▸ Exercise
Beginning with the first line below, please restate each line exactly, down to and including the line containing "export CAP_MARGIN = 40".

[Saved data entries]
· · ·

--- config.mk ---
export PLATFORM = sky130hd
export DESIGN_NAME = link_bringup_seq
export DESIGN_NICKNAME = d
export VERILOG_FILES = /design/src/rtl/link_seq_pkg.sv /design/src/rtl/link_span_counter.sv /design/src/rtl/link_cfg_port.sv /design/src/rtl/link_rx_recovery.sv /design/src/rtl/link_bringup_seq.sv
export SDC_FILE = /design/constraint.sdc
export NUM_CORES = 1
export LEC_CHECK = 0
export BUFFER_PORTS_ARGS = -buffer_cell sky130_fd_sc_hd__buf_2
export CAP_MARGIN = 40
export CORE_MARGIN = 5
export CORE_UTILIZATION = 50
export CTS_BUF_LIST = sky130_fd_sc_hd__clkbuf_4
export DETAILED_ROUTE_END_ITERATION = 8
export PLACE_DENSITY = 0.8
export SLEW_MARGIN = 5
export SYNTH_ARGS = -nofsm -noshare
export SYNTH_HDL_FRONTEND = slang
export SYNTH_HIERARCHICAL = 1
export SYNTH_SLANG_ARGS = --single-unit
--- constraint.sdc ---
create_clock -name clk -period 2.7 [get_ports clk]
set_input_delay 0.54 -clock clk [delete_from_list [all_inputs] [get_ports clk]]
set_output_delay 0.54 -clock clk [all_outputs]
set_load 0.01 [all_outputs]
--- src/rtl/link_seq_pkg.sv ---
package link_seq_pkg;

  // Configuration-space offsets the sequence touches
  localparam logic [11:0] CAP_OFS = 12'h07C;  // speed ceiling in bits 3:0
  localparam logic [11:0] LCS_OFS = 12'h080;  // negotiated generation in bits 19:16
  localparam logic [11:0] SPD_OFS = 12'h80C;  // directed speed change request bit

  localparam int SPD_REQ_BIT = 17;
  localparam int GEN_LSB     = 16;

  typedef enum logic [1:0] {
    FC_NONE    = 2'd0,
    FC_LINK    = 2'd1,
    FC_SPEED   = 2'd2,
    FC_RECHECK = 2'd3
  } fail_code_t;

  typedef enum logic [3:0] {
    S_IDLE,
    S_CAP_RD,
    S_CAP_WR,
    S_WAIT1,
    S_UP_RD,
    S_UP_WR,
    S_SPD_RD,
    S_SPD_WR,
    S_POLL,
    S_WAIT2,
    S_GEN_RD,
    S_DONE,
    S_RECOVER,
    S_FAILED
  } seq_state_t;

endpackage

--- src/rtl/link_span_counter.sv ---
module link_span_counter #(
  parameter int W = 8
) (
  input  logic         clk,
  input  logic         rst_n,
  input  logic         clr,
  input  logic         inc,
  output logic [W-1:0] cnt
);

  always_ff @(posedge clk) begin
    if (!rst_n)   cnt <= '0;
    else if (clr) cnt <= '0;
    else if (inc) cnt <= cnt + W'(1);
  end

endmodule

--- src/rtl/link_cfg_port.sv ---
module link_cfg_port #(
  parameter int ADDR_W = 12,
  parameter int DATA_W = 32
) (
  input  logic              clk,
  input  logic              rst_n,
  // from the sequencer
  input  logic              op_go,
  input  logic              op_write,
  input  logic [ADDR_W-1:0] op_addr,
  input  logic [DATA_W-1:0] op_wdata,
  output logic              op_done,
  output logic [DATA_W-1:0] op_rdata,
  // toward the controller
  output logic              req_valid,
  input  logic              req_ready,
  output logic              req_write,
  output logic [ADDR_W-1:0] req_addr,
  output logic [DATA_W-1:0] req_wdata,
  input  logic              rsp_valid,
  input  logic [DATA_W-1:0] rsp_rdata
);

  typedef enum logic [1:0] {P_IDLE, P_REQ, P_RSP} port_state_t;
  port_state_t pst;

  always_ff @(posedge clk) begin
    if (!rst_n) begin
      pst       <= P_IDLE;
      req_write <= 1'b0;
      req_addr  <= '0;
      req_wdata <= '0;
    end else begin
      unique case (pst)
        P_IDLE: if (op_go) begin
          pst       <= P_REQ;
          req_write <= op_write;
          req_addr  <= op_addr;
          req_wdata <= op_wdata;
        end
        P_REQ:   if (req_ready) pst <= P_RSP;
        P_RSP:   if (rsp_valid) pst <= P_IDLE;
        default: pst <= P_IDLE;
      endcase
    end
  end

  assign req_valid = (pst == P_REQ);
  assign op_done   = (pst == P_RSP) && rsp_valid;
  assign op_rdata  = rsp_rdata;

endmodule

--- src/rtl/link_rx_recovery.sv ---
module link_rx_recovery #(
  parameter int RX_HOLD = 400000
) (
  input  logic       clk,
  input  logic       rst_n,
  input  logic       kick,
  output logic [1:0] ovr,
  output logic       fin
);

  localparam int HOLD_W = $clog2(RX_HOLD + 1);

  logic              active;
  logic [HOLD_W-1:0] hcnt;

  link_span_counter #(.W(HOLD_W)) u_hold (
    .clk   (clk),
    .rst_n (rst_n),
    .clr   (kick || !active),
    .inc   (active),
    .cnt   (hcnt)
  );

  assign fin = active && (hcnt == HOLD_W'(RX_HOLD - 1));

  always_ff @(posedge clk) begin
    if (!rst_n)    active <= 1'b0;
    else if (kick) active <= 1'b1;
    else if (fin)  active <= 1'b0;
  end

  assign ovr = {2{active}};

endmodule

--- src/rtl/link_bringup_seq.sv ---
module link_bringup_seq
  import link_seq_pkg::*;
#(
  parameter int ADDR_W   = 12,
  parameter int DATA_W   = 32,
  parameter int WAIT_W   = 16,
  parameter int POLL_MAX = 200,
  parameter int RX_HOLD  = 400000
) (
  input  logic              clk,
  input  logic              rst_n,
  input  logic              start,
  input  logic [1:0]        max_gen,
  input  logic [WAIT_W-1:0] wait_limit,
  input  logic              link_up,
  input  logic              in_training,
  output logic              train_en,
  output logic              cfg_req_valid,
  input  logic              cfg_req_ready,
  output logic              cfg_req_write,
  output logic [ADDR_W-1:0] cfg_req_addr,
  output logic [DATA_W-1:0] cfg_req_wdata,
  input  logic              cfg_rsp_valid,
  input  logic [DATA_W-1:0] cfg_rsp_rdata,
  output logic [1:0]        phy_rx_ovr,
  output logic              done,
  output logic              fail,
  output logic [1:0]        fail_code,
  output logic [3:0]        neg_gen
);

  localparam int POLL_W = $clog2(POLL_MAX + 1);

  seq_state_t        st;
  logic [DATA_W-1:0] rd_q;

  logic              bus_go, bus_write, op_done;
  logic [ADDR_W-1:0] bus_addr;
  logic [DATA_W-1:0] bus_wdata, op_rdata;

  logic              link_ok, waiting, wait_expired;
  logic [WAIT_W-1:0] wcnt;
  logic [POLL_W-1:0] pcnt;
  logic              poll_last, spd_busy;
  logic              go_fail, start_ok, rec_fin;
  fail_code_t        code_next;

  // ---------------- register access engine
  link_cfg_port #(.ADDR_W(ADDR_W), .DATA_W(DATA_W)) u_port (
    .clk       (clk),
    .rst_n     (rst_n),
    .op_go     (bus_go),
    .op_write  (bus_write),
    .op_addr   (bus_addr),
    .op_wdata  (bus_wdata),
    .op_done   (op_done),
    .op_rdata  (op_rdata),
    .req_valid (cfg_req_valid),
    .req_ready (cfg_req_ready),
    .req_write (cfg_req_write),
    .req_addr  (cfg_req_addr),
    .req_wdata (cfg_req_wdata),
    .rsp_valid (cfg_rsp_valid),
    .rsp_rdata (cfg_rsp_rdata)
  );

  always_comb begin
    bus_go    = 1'b0;
    bus_write = 1'b0;
    bus_addr  = ADDR_W'(CAP_OFS);
    bus_wdata = '0;
    unique case (st)
      S_CAP_RD, S_UP_RD: bus_go = 1'b1;
      S_CAP_WR: begin
        bus_go    = 1'b1;
        bus_write = 1'b1;
        bus_wdata = {rd_q[DATA_W-1:4], 4'h1};
      end
      S_UP_WR: begin
        bus_go    = 1'b1;
        bus_write = 1'b1;
        bus_wdata = {rd_q[DATA_W-1:4], 4'h2};
      end
      S_SPD_RD, S_POLL: begin
        bus_go   = 1'b1;
        bus_addr = ADDR_W'(SPD_OFS);
      end
      S_SPD_WR: begin
        bus_go    = 1'b1;
        bus_write = 1'b1;
        bus_addr  = ADDR_W'(SPD_OFS);
        bus_wdata = rd_q | (DATA_W'(1) << SPD_REQ_BIT);
      end
      S_GEN_RD: begin
        bus_go   = 1'b1;
        bus_addr = ADDR_W'(LCS_OFS);
      end
      default: ;
    endcase
  end

  // ---------------- link wait window
  assign link_ok = link_up && !in_training;
  assign waiting = (st == S_WAIT1) || (st == S_WAIT2);

  link_span_counter #(.W(WAIT_W)) u_wait (
    .clk   (clk),
    .rst_n (rst_n),
    .clr   (!waiting),
    .inc   (waiting),
    .cnt   (wcnt)
  );

  assign wait_expired = waiting && !link_ok && (wcnt == wait_limit);

  // ---------------- speed-change poll budget
  link_span_counter #(.W(POLL_W)) u_poll (
    .clk   (clk),
    .rst_n (rst_n),
    .clr   (st != S_POLL),
    .inc   ((st == S_POLL) && op_done),
    .cnt   (pcnt)
  );

  assign poll_last = (pcnt == POLL_W'(POLL_MAX - 1));
  assign spd_busy  = op_rdata[SPD_REQ_BIT];

  // ---------------- failure detection and recovery pulse
  always_comb begin
    go_fail   = 1'b0;
    code_next = FC_NONE;
    if (st == S_WAIT1 && wait_expired) begin
      go_fail   = 1'b1;
      code_next = FC_LINK;
    end else if (st == S_POLL && op_done && spd_busy && poll_last) begin
      go_fail   = 1'b1;
      code_next = FC_SPEED;
    end else if (st == S_WAIT2 && wait_expired) begin
      go_fail   = 1'b1;
      code_next = FC_RECHECK;
    end
  end

  link_rx_recovery #(.RX_HOLD(RX_HOLD)) u_recover (
    .clk   (clk),
    .rst_n (rst_n),
    .kick  (go_fail),
    .ovr   (phy_rx_ovr),
    .fin   (rec_fin)
  );

  assign start_ok = start && (st == S_IDLE || st == S_DONE || st == S_FAILED);

  // ---------------- stage sequencing
  always_ff @(posedge clk) begin
    if (!rst_n) begin
      st        <= S_IDLE;
      rd_q      <= '0;
      train_en  <= 1'b0;
      done      <= 1'b0;
      fail      <= 1'b0;
      fail_code <= FC_NONE;
      neg_gen   <= '0;
    end else if (start_ok) begin
      st        <= S_CAP_RD;
      train_en  <= 1'b0;
      done      <= 1'b0;
      fail      <= 1'b0;
      fail_code <= FC_NONE;
      neg_gen   <= '0;
    end else if (go_fail) begin
      st        <= S_RECOVER;
      train_en  <= 1'b0;
      fail_code <= code_next;
    end else begin
      unique case (st)
        S_CAP_RD: if (op_done) begin rd_q <= op_rdata; st <= S_CAP_WR; end
        S_CAP_WR: if (op_done) begin train_en <= 1'b1; st <= S_WAIT1; end
        S_WAIT1:  if (link_ok) st <= (max_gen == 2'd2) ? S_UP_RD : S_SPD_RD;
        S_UP_RD:  if (op_done) begin rd_q <= op_rdata; st <= S_UP_WR; end
        S_UP_WR:  if (op_done) st <= S_SPD_RD;
        S_SPD_RD: if (op_done) begin rd_q <= op_rdata; st <= S_SPD_WR; end
        S_SPD_WR: if (op_done) st <= S_POLL;
        S_POLL:   if (op_done && !spd_busy) st <= S_WAIT2;
        S_WAIT2:  if (link_ok) st <= S_GEN_RD;
        S_GEN_RD: if (op_done) begin
          neg_gen <= op_rdata[GEN_LSB +: 4];
          done    <= 1'b1;
          st      <= S_DONE;
        end
        S_RECOVER: if (rec_fin) begin fail <= 1'b1; st <= S_FAILED; end
        default: ;
      endcase
    end
  end

endmodule

==> impl_summary.log, run 1 <==
INFO  metric ys_dominant_reg_cell = sky130_fd_sc_hd__dfxtp_1
INFO  metric clk_pin_slew_worst_paths = 0.11 ns
INFO  metric drive_gt1_frac = 0.2059
INFO  metric synth_seq_cells = 136
INFO  metric pre_cts_ws = 0.3216 ns
INFO  metric stdcell_area = 7546 um^2
INFO  metric synthArstFlopShare = 0
INFO  metric fin_skew = 0.01498 ns
INFO  metric layout.area.seq = 2723 um^2
INFO  metric timing.max_slew.rel_slack = 0.5767
INFO  metric drt_pre_antenna_iters = 5
INFO  metric cp.arrival = 2.58 ns
INFO  metric buffer_ports.inserted = 113
INFO  metric post_cts_resize_count = 0
INFO  metric hpwl = 10400 um
INFO  metric critPathCaptureType = flop
INFO  metric synth.cell_area = 6843 um^2
INFO  metric tritoncts_clock_tree = built
INFO  metric cap_violations = 0
INFO  metric first_global_vias = 5013
INFO  metric hold_slack = 0.2264 ns
INFO  metric synth_warnings = 6
INFO  metric cellPowerDensity = 612.5 nW/um^2
INFO  metric groute.usage.overall = 0.1788
INFO  metric count_of_mapped_cells_out_of_synthesis = 822
INFO  metric routed_via_density = 5.140
INFO  metric syn_avg_cell_area = 8.325 um^2
INFO  metric cts.hold.buffers_added = 0
INFO  metric clock_buffers_created_by_tritoncts = 17
INFO  metric worst_slack = 0.5432 ns
INFO  metric cts.repair_timing.setup_buffer_count = 0
INFO  metric ir_drop = 0.4341 mV
INFO  metric post-route-period-util = 0.7988
INFO  metric die_x = 127.0 um
INFO  metric finalHoldViolCount = 0
INFO  metric cts_sinks = 136
INFO  metric synth_seq_area_share = 0.3979
INFO  metric clock_tree.root_cell = sky130_fd_sc_hd__clkbuf_4
INFO  metric route.vias.total = 5572
INFO  metric detailed_place.area = 7297 um^2
INFO  metric initial_cell_density_of_the_core = 0.5127
INFO  metric p_leak = 2.956 nW
INFO  metric slew_viol_final = 0
INFO  metric crit_family = simple AND/OR/NAND/NOR gates
INFO  metric chipHeight = 127.0 um
INFO  metric cts_htree_levels = 4
INFO  metric path_cells = buf_4, nor2b_1, nand2_1, nand2b_1, nand4_1, or4_1, mux2_1
INFO  metric tightest_slew = 0.6321 ns
INFO  metric detailedRoute.firstIterationViolations = 267
INFO  metric route.detailed.wl_per_inst = 13.40 um
INFO  metric cp_data_required_time = 3.12 ns
INFO  metric fillers = 1252
INFO  metric critical-path-max-stage-delay = 0.52 ns
INFO  metric cp_num_buf_inv = 1
INFO  metric report.final.setup_viol = 0
INFO  metric max_fo_critical_path = 17
INFO  metric postLayoutCoreUtil = 0.5653
INFO  metric grt_max_degree = 103
INFO  metric status = completed
INFO  metric first_pass_grt_wire_length = 23670 um
INFO  metric synthToLayoutAreaGrowth = 10.28%
INFO  metric place_congestion = 0.8834
INFO  metric cp-start-kind = flop
INFO  metric finalNetCount = 955
INFO  metric floorplan.rows = 42
INFO  metric route.final.wire_length = 14530 um
INFO  metric fmax = 463.7 MHz
INFO  metric antenna_cells = 0
INFO  metric fp.dieArea = 16130 um^2
INFO  metric grt-ovfl-total = 0
INFO  metric slowest_stage_cell_cp = sky130_fd_sc_hd__or4_1
INFO  metric floorplan.core_area = 13350 um^2
INFO  metric min_period = 2.157 ns
INFO  metric remaining_design_rule_violation_count = 0
INFO  metric hold_class = in2reg
INFO  metric ant_nets = 0
INFO  metric synth-edff-count = 0
INFO  metric ios = 114
INFO  metric clkLatencyLatePin = 0.53 ns
INFO  metric timing.critical_path.from = st[1]
INFO  metric critical_path.reg2reg.startpoint = st[1]
INFO  metric library_cells_used_by_synthesis = 66
INFO  metric holdCritStartpoint = cfg_req_ready
INFO  metric grt_antenna_before_repair = 0
INFO  metric multi_input_comb_area = 3536 um^2
INFO  metric grt_setup_unrepaired = false
INFO  metric crit_type = reg2reg
INFO  metric clockBufferDepth = 2
INFO  metric sum_of_negative_setup_slack = 0 ns
[power breakdown]
group          switching (mW)  internal, mW
sequential             0.0613          2.11
clock                   0.725         0.470
combinational           0.705         0.551
total                    1.49          3.13
[sequential cells by signal, summed over array words and instances (netlist names), 2 cells and up]
register and cells:
rd_q 32, u_poll/cnt 8, u_port/req_addr 12, u_port/pst 2, neg_gen 4, st 4
u_recover/u_hold/cnt 19, fail_code 2, u_port/req_wdata 32, u_wait/cnt 16
[layout make-up]
class / count / area share
well taps: 176 / 0.02918
clock inverters: 13 / 0.01409
clock buffers: 19 / 0.01890
repair buffers: 134 / 0.09949
flip-flops and latches: 136 / 0.3608
multi-input cells: 588 / 0.4686
inverters: 18 / 0.008954
[final timing paths]
kind | to | slack [ns] | depth (start not counted)
worst max register to register | u_wait/cnt[15] | 0.54 | 7
worst min-delay path | u_port/pst[0] | 0.23 | 2
worst max-delay path | u_wait/cnt[15] | 0.54 | 7
worst min register to register | rd_q[22] | 0.45 | 2
[cells in the mapped netlist (all sizes together) (4+ instances only)]
master	instances	area share
inv	18	0.0099
xor2	26	0.033
and4	4	0.0053
a31oi	5	0.0046
a21oi	24	0.018
nand3	17	0.016
xnor2	20	0.026
nor4	9	0.010
or3	7	0.0066
nor2b	4	0.0037
buf	57	0.064
a31o	5	0.0064
nor3	10	0.0073
nand2b	12	0.011
a21boi	32	0.035
and2	29	0.027
nand4	22	0.023
o21ai	11	0.0080
clkbuf	27	0.015
nor2	60	0.033
nand2	187	0.10
and3	7	0.0064
dfxtp	136	0.40
nor3b	4	0.0058
mux2i	48	0.070
mux2	5	0.0082
[cell families after synthesis]
| group | count (synthesis) | synth area share |
|---|---|---|
| muxes | 53 | 0.07844 |
| and+or+nand+nor | 384 | 0.2728 |
| adders and majority gates | 3 | 0.005486 |
| buffers and inverters | 102 | 0.08850 |
| xor gates and xnor gates | 46 | 0.05888 |
| AOI/OAI and AO/OA | 97 | 0.09746 |
| other | 1 | 0.0005480 |
| DFF | 136 | 0.3979 |
[metrics by stage]
step / instances / total power [mW]
floorplan: 826 / 3.294
global placement: 1052 / 3.470
detailed placement: 1052 / 3.478
CTS: 1084 / 4.679
global route: 1084 / 4.886
finish: 1084 / 4.622
[layer usage]
layer  vias up  global-route usage  part of all wire
li1       2867                   -                 -
met1      2531              0.2299              0.45
met2       159              0.2939              0.47
met3        15             0.04508             0.065
met4         0             0.06120             0.015
met5         -                   0                 0
[cell usage in the layout, fill, tap and decap left out, types with 3 or more instances in the layout]
cell / Yosys / layout
sky130_fd_sc_hd__xnor2_1: 20 / 20
sky130_fd_sc_hd__a31o_2: 3 / 3
sky130_fd_sc_hd__ha_1: 3 / 3
sky130_fd_sc_hd__clkbuf_4: 0 / 19
sky130_fd_sc_hd__or3_1: 6 / 6
sky130_fd_sc_hd__nand4_1: 20 / 20
sky130_fd_sc_hd__nand2_1: 187 / 187
sky130_fd_sc_hd__clkinv_4: 0 / 3
sky130_fd_sc_hd__a21boi_1: 32 / 32
sky130_fd_sc_hd__conb_1: 1 / 5
sky130_fd_sc_hd__a31oi_1: 5 / 5
sky130_fd_sc_hd__mux2_2: 3 / 3
sky130_fd_sc_hd__xor2_1: 26 / 26
sky130_fd_sc_hd__nor3_1: 10 / 10
sky130_fd_sc_hd__and2_1: 29 / 29
sky130_fd_sc_hd__buf_4: 36 / 20
sky130_fd_sc_hd__o211ai_1: 3 / 3
sky130_fd_sc_hd__and4_1: 3 / 3
sky130_fd_sc_hd__nand3_1: 14 / 14
sky130_fd_sc_hd__o21ai_0: 10 / 10
sky130_fd_sc_hd__nor2b_1: 4 / 4
sky130_fd_sc_hd__a21oi_1: 24 / 24
sky130_fd_sc_hd__mux2i_1: 48 / 48
sky130_fd_sc_hd__buf_2: 12 / 112
sky130_fd_sc_hd__clkinv_2: 0 / 6
sky130_fd_sc_hd__inv_1: 17 / 17
sky130_fd_sc_hd__nand4b_1: 3 / 3
sky130_fd_sc_hd__nor2_1: 60 / 60
sky130_fd_sc_hd__nor4_1: 8 / 8
sky130_fd_sc_hd__nand2b_1: 12 / 12
sky130_fd_sc_hd__o211a_1: 3 / 3
sky130_fd_sc_hd__dfxtp_1: 136 / 136
sky130_fd_sc_hd__and3_1: 7 / 7
Power figures use the tool's default switching activity.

· · ·

▸ Solution for this exercise
--- config.mk ---
export PLATFORM = sky130hd
export DESIGN_NAME = link_bringup_seq
export DESIGN_NICKNAME = d
export VERILOG_FILES = /design/src/rtl/link_seq_pkg.sv /design/src/rtl/link_span_counter.sv /design/src/rtl/link_cfg_port.sv /design/src/rtl/link_rx_recovery.sv /design/src/rtl/link_bringup_seq.sv
export SDC_FILE = /design/constraint.sdc
export NUM_CORES = 1
export LEC_CHECK = 0
export BUFFER_PORTS_ARGS = -buffer_cell sky130_fd_sc_hd__buf_2
export CAP_MARGIN = 40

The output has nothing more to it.